--- What you have to do ---
Give the number of lines in the data below where the string "Post" occurs, and nothing else.

Source records:
== Segment start ==

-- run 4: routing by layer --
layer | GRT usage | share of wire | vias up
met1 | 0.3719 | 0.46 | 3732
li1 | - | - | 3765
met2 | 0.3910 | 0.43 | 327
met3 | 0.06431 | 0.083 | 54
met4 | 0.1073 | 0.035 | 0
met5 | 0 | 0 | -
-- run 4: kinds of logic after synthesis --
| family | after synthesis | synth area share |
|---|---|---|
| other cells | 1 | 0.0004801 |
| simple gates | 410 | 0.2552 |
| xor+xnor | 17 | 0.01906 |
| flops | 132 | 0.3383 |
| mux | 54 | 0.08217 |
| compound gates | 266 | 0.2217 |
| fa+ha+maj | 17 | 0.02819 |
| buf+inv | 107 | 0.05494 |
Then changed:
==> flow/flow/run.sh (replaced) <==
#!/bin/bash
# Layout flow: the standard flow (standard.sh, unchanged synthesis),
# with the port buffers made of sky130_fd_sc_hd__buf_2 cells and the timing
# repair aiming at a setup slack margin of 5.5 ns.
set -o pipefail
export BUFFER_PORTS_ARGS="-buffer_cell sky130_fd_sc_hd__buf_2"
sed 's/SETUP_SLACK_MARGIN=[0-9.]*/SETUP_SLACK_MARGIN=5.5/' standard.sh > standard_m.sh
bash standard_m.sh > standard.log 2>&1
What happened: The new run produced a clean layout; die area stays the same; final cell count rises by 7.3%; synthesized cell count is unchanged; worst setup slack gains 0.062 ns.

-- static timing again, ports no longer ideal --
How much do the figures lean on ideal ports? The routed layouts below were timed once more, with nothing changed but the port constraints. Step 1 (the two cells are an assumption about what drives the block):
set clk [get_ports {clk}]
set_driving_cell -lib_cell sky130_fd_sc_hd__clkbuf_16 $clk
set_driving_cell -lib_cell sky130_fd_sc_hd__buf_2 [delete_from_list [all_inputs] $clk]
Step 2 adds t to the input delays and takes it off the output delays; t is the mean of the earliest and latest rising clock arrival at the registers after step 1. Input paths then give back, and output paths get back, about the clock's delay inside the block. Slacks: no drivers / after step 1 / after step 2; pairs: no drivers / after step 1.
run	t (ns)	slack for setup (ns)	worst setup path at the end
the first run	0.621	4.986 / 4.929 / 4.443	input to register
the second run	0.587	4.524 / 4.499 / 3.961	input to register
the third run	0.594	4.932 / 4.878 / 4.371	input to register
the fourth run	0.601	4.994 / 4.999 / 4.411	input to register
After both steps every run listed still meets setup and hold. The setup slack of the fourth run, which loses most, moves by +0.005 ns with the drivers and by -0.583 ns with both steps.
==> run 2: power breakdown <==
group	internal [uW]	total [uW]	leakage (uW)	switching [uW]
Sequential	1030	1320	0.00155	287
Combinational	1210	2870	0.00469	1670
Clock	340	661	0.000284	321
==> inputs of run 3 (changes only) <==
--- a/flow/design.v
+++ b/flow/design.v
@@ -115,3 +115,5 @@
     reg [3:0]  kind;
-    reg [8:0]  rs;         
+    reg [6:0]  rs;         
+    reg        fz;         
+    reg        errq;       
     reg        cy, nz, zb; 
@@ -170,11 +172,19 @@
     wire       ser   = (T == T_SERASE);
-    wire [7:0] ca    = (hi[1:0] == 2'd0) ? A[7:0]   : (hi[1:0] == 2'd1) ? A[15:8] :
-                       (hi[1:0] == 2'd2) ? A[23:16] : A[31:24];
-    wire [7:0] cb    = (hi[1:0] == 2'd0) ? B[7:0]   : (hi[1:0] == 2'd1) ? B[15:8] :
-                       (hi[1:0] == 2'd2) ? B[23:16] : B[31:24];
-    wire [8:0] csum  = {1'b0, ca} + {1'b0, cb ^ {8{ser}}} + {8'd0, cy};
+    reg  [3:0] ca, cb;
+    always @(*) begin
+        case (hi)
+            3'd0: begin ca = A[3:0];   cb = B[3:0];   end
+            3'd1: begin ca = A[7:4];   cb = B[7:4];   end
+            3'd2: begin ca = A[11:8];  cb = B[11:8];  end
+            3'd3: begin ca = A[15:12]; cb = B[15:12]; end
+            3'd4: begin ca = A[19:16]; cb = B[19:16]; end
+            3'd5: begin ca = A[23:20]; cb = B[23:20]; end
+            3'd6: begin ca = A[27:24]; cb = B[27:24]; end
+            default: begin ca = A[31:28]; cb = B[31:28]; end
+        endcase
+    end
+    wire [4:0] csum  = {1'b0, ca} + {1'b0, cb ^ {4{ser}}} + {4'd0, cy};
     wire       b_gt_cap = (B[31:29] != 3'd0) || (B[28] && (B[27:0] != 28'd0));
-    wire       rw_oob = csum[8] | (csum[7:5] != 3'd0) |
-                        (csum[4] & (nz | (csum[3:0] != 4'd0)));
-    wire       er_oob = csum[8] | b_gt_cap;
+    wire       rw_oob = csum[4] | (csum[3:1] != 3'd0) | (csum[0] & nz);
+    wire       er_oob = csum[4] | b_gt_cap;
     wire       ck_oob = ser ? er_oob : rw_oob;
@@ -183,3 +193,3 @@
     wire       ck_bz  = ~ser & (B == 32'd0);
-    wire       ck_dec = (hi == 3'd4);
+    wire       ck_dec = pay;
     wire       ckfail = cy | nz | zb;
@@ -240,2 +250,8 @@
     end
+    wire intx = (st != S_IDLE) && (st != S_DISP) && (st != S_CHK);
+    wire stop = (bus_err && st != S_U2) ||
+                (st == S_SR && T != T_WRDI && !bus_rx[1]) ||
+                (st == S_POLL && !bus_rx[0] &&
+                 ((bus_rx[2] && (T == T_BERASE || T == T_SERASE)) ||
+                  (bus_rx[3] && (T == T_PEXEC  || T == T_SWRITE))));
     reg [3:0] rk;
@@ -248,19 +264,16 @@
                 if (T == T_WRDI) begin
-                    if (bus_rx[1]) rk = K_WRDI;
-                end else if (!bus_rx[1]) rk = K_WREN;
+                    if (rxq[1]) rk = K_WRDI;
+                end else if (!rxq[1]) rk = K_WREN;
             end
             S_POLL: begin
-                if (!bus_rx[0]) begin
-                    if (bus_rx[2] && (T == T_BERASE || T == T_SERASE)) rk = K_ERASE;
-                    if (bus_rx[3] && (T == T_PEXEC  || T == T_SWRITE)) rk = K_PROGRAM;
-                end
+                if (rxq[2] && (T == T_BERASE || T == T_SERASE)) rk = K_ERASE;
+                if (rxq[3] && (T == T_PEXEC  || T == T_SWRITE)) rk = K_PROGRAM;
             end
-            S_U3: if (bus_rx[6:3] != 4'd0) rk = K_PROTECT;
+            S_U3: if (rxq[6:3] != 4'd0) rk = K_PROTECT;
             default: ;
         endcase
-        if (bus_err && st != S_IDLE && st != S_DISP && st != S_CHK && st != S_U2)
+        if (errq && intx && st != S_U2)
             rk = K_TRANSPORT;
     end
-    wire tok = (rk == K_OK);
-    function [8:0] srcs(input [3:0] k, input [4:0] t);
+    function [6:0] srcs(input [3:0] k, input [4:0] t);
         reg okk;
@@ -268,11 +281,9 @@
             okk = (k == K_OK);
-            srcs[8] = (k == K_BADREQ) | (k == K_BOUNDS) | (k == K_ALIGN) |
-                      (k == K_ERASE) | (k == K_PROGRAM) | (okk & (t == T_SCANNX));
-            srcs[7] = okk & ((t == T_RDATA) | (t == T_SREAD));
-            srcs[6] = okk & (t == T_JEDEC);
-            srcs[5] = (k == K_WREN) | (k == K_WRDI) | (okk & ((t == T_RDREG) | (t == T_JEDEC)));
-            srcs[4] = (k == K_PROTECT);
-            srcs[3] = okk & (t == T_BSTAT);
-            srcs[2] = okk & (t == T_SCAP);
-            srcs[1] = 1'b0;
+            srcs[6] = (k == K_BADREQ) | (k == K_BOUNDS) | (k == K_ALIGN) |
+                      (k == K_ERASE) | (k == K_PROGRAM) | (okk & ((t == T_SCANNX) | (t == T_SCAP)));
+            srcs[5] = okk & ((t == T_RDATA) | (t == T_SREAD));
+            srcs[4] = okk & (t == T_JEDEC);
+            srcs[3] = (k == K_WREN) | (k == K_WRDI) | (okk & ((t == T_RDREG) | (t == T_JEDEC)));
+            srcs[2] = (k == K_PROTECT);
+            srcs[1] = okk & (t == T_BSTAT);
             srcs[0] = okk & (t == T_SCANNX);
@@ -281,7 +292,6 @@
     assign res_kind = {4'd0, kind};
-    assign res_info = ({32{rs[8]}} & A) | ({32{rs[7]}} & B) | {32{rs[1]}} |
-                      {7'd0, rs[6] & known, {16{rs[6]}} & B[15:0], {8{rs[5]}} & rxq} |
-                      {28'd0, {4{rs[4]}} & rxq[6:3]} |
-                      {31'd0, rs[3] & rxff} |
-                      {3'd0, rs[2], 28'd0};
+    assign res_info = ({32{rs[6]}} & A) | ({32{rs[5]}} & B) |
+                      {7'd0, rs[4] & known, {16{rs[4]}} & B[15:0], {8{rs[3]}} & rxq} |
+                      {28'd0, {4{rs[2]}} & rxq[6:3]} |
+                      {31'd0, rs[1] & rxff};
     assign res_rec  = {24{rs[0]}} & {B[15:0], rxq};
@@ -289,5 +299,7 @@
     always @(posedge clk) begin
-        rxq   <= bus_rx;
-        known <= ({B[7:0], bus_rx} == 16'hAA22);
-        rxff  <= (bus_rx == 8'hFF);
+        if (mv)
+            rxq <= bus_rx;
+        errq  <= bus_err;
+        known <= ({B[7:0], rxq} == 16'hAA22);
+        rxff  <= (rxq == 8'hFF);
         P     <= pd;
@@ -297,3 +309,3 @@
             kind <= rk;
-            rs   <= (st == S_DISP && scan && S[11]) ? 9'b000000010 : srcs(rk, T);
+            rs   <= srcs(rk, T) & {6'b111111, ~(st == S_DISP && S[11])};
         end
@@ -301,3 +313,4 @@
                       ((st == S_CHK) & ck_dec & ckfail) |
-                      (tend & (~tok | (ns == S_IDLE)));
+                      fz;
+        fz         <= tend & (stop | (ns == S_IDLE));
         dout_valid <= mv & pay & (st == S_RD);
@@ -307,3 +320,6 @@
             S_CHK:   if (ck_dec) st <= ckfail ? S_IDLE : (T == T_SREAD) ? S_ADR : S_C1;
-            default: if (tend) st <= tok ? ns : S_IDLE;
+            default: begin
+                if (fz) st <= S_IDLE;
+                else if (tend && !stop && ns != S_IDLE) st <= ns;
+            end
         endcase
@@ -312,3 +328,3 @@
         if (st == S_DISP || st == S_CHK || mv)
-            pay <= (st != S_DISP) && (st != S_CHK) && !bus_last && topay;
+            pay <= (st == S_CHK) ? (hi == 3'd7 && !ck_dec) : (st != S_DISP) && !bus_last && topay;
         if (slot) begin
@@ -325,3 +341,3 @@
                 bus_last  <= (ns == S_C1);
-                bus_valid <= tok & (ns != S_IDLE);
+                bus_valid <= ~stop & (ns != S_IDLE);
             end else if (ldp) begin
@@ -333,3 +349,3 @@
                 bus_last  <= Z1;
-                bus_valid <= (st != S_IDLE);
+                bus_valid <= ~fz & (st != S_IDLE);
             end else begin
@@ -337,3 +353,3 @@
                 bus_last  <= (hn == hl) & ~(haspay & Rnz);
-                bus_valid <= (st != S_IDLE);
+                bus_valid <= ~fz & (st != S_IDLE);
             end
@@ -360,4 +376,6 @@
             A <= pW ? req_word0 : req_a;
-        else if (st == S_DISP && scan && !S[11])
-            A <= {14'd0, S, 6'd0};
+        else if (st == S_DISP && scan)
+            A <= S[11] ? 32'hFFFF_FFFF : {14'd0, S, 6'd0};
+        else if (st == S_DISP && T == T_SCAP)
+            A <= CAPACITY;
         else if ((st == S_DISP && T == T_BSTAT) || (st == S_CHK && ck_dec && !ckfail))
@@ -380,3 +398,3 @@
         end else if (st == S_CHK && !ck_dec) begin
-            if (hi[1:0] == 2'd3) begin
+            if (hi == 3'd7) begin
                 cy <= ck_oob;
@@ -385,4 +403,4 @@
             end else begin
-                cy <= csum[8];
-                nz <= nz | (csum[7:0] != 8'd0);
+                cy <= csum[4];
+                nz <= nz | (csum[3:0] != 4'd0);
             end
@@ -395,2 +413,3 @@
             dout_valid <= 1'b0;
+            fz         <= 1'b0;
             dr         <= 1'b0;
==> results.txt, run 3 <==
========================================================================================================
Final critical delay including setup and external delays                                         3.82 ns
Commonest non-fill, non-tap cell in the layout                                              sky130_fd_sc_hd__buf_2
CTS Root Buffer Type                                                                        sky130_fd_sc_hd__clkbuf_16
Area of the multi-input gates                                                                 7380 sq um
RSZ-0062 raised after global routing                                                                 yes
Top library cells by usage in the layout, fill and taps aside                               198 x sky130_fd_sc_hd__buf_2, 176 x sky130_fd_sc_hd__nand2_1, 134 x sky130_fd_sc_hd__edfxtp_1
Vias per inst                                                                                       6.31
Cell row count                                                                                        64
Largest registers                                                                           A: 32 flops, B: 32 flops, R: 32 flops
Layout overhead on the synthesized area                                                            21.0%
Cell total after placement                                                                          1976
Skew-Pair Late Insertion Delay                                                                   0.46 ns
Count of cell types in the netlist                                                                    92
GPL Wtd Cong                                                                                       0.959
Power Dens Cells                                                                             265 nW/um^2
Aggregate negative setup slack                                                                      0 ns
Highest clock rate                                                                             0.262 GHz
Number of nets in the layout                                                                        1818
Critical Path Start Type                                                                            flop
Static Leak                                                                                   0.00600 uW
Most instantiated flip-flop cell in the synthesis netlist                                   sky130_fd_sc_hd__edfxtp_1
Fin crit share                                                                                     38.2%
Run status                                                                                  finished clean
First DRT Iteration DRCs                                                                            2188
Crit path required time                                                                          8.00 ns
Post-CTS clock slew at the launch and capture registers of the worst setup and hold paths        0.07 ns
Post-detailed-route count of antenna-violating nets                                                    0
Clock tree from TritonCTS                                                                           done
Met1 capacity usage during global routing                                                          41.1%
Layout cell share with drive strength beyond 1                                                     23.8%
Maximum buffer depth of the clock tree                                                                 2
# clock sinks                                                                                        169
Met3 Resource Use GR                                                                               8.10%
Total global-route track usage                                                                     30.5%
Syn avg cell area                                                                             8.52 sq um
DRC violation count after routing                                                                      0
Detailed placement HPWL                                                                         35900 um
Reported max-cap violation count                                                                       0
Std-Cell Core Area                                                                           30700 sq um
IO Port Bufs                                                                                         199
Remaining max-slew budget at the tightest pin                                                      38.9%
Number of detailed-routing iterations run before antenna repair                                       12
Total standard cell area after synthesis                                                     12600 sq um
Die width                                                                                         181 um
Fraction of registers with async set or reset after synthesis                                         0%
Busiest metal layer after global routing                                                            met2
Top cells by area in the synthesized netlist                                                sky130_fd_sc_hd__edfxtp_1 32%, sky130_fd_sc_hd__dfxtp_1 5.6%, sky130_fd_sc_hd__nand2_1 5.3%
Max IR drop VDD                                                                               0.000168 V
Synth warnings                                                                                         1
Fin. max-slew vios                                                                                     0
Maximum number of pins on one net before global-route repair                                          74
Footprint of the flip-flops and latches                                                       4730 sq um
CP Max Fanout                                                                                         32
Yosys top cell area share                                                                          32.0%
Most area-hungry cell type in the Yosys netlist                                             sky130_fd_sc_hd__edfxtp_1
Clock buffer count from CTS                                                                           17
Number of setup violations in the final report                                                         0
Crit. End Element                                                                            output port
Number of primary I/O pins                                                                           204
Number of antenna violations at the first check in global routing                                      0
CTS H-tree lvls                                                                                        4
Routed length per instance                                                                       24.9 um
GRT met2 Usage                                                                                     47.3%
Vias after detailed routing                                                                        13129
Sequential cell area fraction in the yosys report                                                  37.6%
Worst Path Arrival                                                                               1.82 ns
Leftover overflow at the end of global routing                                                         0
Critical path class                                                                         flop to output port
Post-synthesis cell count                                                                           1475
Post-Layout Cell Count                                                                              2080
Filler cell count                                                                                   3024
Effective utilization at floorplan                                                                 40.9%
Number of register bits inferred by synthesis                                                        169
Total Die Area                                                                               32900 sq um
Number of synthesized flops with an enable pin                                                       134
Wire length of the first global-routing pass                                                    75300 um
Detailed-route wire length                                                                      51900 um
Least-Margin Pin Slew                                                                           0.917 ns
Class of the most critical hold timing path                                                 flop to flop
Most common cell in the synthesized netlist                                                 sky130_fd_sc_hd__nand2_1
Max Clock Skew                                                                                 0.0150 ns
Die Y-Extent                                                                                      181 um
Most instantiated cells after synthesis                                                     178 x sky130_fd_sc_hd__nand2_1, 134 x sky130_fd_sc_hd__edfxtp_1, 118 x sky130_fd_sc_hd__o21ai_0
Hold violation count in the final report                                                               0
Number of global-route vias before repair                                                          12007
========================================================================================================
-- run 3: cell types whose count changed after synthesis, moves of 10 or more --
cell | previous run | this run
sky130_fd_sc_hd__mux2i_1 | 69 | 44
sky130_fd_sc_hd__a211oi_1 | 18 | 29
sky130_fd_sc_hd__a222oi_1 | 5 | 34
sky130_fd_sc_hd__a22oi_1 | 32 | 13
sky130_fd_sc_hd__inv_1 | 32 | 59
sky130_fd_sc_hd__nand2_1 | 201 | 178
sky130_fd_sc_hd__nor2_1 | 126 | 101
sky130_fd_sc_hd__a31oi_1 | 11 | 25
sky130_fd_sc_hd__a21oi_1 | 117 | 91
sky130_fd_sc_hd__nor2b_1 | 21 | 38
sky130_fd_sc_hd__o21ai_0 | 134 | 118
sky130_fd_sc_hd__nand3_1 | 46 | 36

== Segment end ==

--- Task answer ---
4